DATASET RECORDS>
+===+

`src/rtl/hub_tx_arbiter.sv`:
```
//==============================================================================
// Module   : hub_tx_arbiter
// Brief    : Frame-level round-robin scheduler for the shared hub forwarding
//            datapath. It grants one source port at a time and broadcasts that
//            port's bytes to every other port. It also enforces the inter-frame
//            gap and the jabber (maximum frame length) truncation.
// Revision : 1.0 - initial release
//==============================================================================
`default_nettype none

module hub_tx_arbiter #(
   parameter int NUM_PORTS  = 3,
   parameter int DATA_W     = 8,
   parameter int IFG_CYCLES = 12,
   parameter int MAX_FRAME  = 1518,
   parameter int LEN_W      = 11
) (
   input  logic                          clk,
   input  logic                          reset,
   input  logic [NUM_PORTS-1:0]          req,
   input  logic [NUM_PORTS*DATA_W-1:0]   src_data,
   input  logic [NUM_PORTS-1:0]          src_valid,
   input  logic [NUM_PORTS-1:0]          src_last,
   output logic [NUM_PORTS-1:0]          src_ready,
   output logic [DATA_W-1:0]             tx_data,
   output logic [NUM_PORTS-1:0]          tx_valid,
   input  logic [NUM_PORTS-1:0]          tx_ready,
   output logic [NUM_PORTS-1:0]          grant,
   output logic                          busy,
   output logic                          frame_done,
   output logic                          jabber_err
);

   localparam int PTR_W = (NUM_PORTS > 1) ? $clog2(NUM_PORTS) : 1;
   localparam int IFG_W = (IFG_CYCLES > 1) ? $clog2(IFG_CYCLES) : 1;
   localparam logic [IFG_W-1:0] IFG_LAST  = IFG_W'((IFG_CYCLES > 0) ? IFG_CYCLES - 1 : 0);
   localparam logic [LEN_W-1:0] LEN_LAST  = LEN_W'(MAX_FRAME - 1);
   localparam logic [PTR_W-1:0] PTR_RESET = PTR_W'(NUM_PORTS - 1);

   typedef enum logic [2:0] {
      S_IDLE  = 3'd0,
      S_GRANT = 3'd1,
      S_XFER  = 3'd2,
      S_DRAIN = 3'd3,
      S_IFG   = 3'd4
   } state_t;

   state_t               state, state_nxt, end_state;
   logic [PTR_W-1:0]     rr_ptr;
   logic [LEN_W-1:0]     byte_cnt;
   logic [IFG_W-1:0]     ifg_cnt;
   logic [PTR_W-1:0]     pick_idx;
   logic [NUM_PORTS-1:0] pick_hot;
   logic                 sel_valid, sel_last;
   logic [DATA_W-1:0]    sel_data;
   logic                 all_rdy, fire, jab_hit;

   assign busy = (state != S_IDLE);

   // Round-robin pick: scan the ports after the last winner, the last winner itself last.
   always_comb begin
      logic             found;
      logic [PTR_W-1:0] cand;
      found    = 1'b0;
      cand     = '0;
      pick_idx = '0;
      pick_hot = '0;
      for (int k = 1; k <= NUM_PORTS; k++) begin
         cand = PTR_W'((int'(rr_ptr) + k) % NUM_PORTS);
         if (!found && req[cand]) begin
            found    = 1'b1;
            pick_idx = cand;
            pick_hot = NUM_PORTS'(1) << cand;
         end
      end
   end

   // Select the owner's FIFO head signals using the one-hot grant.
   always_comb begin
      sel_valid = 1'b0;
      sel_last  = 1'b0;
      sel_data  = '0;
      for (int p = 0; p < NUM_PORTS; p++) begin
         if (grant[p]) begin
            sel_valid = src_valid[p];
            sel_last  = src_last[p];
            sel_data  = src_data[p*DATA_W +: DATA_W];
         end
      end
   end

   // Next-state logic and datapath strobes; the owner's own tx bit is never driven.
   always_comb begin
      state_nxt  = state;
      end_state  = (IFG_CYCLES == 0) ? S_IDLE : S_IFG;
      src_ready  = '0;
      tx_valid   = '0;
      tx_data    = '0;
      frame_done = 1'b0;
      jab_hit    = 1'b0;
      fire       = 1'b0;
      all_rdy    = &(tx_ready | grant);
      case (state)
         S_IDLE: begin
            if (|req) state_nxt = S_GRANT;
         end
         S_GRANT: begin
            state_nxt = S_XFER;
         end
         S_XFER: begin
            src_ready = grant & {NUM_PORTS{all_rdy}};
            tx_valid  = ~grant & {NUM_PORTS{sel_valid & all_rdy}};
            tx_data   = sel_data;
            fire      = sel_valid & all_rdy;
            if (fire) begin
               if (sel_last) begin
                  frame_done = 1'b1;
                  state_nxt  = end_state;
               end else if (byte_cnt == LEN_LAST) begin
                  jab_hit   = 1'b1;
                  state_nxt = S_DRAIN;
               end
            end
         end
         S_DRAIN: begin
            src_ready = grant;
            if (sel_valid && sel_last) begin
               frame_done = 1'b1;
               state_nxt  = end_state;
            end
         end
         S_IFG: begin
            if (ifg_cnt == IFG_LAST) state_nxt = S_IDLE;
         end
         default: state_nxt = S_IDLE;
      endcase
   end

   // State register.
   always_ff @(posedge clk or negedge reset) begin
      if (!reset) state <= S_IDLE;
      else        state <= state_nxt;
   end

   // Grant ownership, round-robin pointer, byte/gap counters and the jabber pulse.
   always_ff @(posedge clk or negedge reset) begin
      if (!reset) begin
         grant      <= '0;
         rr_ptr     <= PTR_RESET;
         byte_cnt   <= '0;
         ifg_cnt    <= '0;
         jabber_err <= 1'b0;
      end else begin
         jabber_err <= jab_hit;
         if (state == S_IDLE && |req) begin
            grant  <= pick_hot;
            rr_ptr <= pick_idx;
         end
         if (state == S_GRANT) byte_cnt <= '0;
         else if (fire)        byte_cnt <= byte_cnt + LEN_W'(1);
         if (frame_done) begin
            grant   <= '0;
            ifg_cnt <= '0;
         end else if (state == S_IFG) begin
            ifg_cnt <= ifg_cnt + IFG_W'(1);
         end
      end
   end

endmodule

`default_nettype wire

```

+===+

ABOUT THIS EXERCISE> The whole listing should be copied verbatim.

WRITTEN SOLUTION>
`src/rtl/hub_tx_arbiter.sv`:
```
//==============================================================================
// Module   : hub_tx_arbiter
// Brief    : Frame-level round-robin scheduler for the shared hub forwarding
//            datapath. It grants one source port at a time and broadcasts that
//            port's bytes to every other port. It also enforces the inter-frame
//            gap and the jabber (maximum frame length) truncation.
// Revision : 1.0 - initial release
//==============================================================================
`default_nettype none

module hub_tx_arbiter #(
   parameter int NUM_PORTS  = 3,
   parameter int DATA_W     = 8,
   parameter int IFG_CYCLES = 12,
   parameter int MAX_FRAME  = 1518,
   parameter int LEN_W      = 11
) (
   input  logic                          clk,
   input  logic                          reset,
   input  logic [NUM_PORTS-1:0]          req,
   input  logic [NUM_PORTS*DATA_W-1:0]   src_data,
   input  logic [NUM_PORTS-1:0]          src_valid,
   input  logic [NUM_PORTS-1:0]          src_last,
   output logic [NUM_PORTS-1:0]          src_ready,
   output logic [DATA_W-1:0]             tx_data,
   output logic [NUM_PORTS-1:0]          tx_valid,
   input  logic [NUM_PORTS-1:0]          tx_ready,
   output logic [NUM_PORTS-1:0]          grant,
   output logic                          busy,
   output logic                          frame_done,
   output logic                          jabber_err
);

   localparam int PTR_W = (NUM_PORTS > 1) ? $clog2(NUM_PORTS) : 1;
   localparam int IFG_W = (IFG_CYCLES > 1) ? $clog2(IFG_CYCLES) : 1;
   localparam logic [IFG_W-1:0] IFG_LAST  = IFG_W'((IFG_CYCLES > 0) ? IFG_CYCLES - 1 : 0);
   localparam logic [LEN_W-1:0] LEN_LAST  = LEN_W'(MAX_FRAME - 1);
   localparam logic [PTR_W-1:0] PTR_RESET = PTR_W'(NUM_PORTS - 1);

   typedef enum logic [2:0] {
      S_IDLE  = 3'd0,
      S_GRANT = 3'd1,
      S_XFER  = 3'd2,
      S_DRAIN = 3'd3,
      S_IFG   = 3'd4
   } state_t;

   state_t               state, state_nxt, end_state;
   logic [PTR_W-1:0]     rr_ptr;
   logic [LEN_W-1:0]     byte_cnt;
   logic [IFG_W-1:0]     ifg_cnt;
   logic [PTR_W-1:0]     pick_idx;
   logic [NUM_PORTS-1:0] pick_hot;
   logic                 sel_valid, sel_last;
   logic [DATA_W-1:0]    sel_data;
   logic                 all_rdy, fire, jab_hit;

   assign busy = (state != S_IDLE);

   // Round-robin pick: scan the ports after the last winner, the last winner itself last.
   always_comb begin
      logic             found;
      logic [PTR_W-1:0] cand;
      found    = 1'b0;
      cand     = '0;
      pick_idx = '0;
      pick_hot = '0;
      for (int k = 1; k <= NUM_PORTS; k++) begin
         cand = PTR_W'((int'(rr_ptr) + k) % NUM_PORTS);
         if (!found && req[cand]) begin
            found    = 1'b1;
            pick_idx = cand;
            pick_hot = NUM_PORTS'(1) << cand;
         end
      end
   end

   // Select the owner's FIFO head signals using the one-hot grant.
   always_comb begin
      sel_valid = 1'b0;
      sel_last  = 1'b0;
      sel_data  = '0;
      for (int p = 0; p < NUM_PORTS; p++) begin
         if (grant[p]) begin
            sel_valid = src_valid[p];
            sel_last  = src_last[p];
            sel_data  = src_data[p*DATA_W +: DATA_W];
         end
      end
   end

   // Next-state logic and datapath strobes; the owner's own tx bit is never driven.
   always_comb begin
      state_nxt  = state;
      end_state  = (IFG_CYCLES == 0) ? S_IDLE : S_IFG;
      src_ready  = '0;
      tx_valid   = '0;
      tx_data    = '0;
      frame_done = 1'b0;
      jab_hit    = 1'b0;
      fire       = 1'b0;
      all_rdy    = &(tx_ready | grant);
      case (state)
         S_IDLE: begin
            if (|req) state_nxt = S_GRANT;
         end
         S_GRANT: begin
            state_nxt = S_XFER;
         end
         S_XFER: begin
            src_ready = grant & {NUM_PORTS{all_rdy}};
            tx_valid  = ~grant & {NUM_PORTS{sel_valid & all_rdy}};
            tx_data   = sel_data;
            fire      = sel_valid & all_rdy;
            if (fire) begin
               if (sel_last) begin
                  frame_done = 1'b1;
                  state_nxt  = end_state;
               end else if (byte_cnt == LEN_LAST) begin
                  jab_hit   = 1'b1;
                  state_nxt = S_DRAIN;
               end
            end
         end
         S_DRAIN: begin
            src_ready = grant;
            if (sel_valid && sel_last) begin
               frame_done = 1'b1;
               state_nxt  = end_state;
            end
         end
         S_IFG: begin
            if (ifg_cnt == IFG_LAST) state_nxt = S_IDLE;
         end
         default: state_nxt = S_IDLE;
      endcase
   end

   // State register.
   always_ff @(posedge clk or negedge reset) begin
      if (!reset) state <= S_IDLE;
      else        state <= state_nxt;
   end

   // Grant ownership, round-robin pointer, byte/gap counters and the jabber pulse.
   always_ff @(posedge clk or negedge reset) begin
      if (!reset) begin
         grant      <= '0;
         rr_ptr     <= PTR_RESET;
         byte_cnt   <= '0;
         ifg_cnt    <= '0;
         jabber_err <= 1'b0;
      end else begin
         jabber_err <= jab_hit;
         if (state == S_IDLE && |req) begin
            grant  <= pick_hot;
            rr_ptr <= pick_idx;
         end
         if (state == S_GRANT) byte_cnt <= '0;
         else if (fire)        byte_cnt <= byte_cnt + LEN_W'(1);
         if (frame_done) begin
            grant   <= '0;
            ifg_cnt <= '0;
         end else if (state == S_IFG) begin
            ifg_cnt <= ifg_cnt + IFG_W'(1);
         end
      end
   end

endmodule

`default_nettype wire

```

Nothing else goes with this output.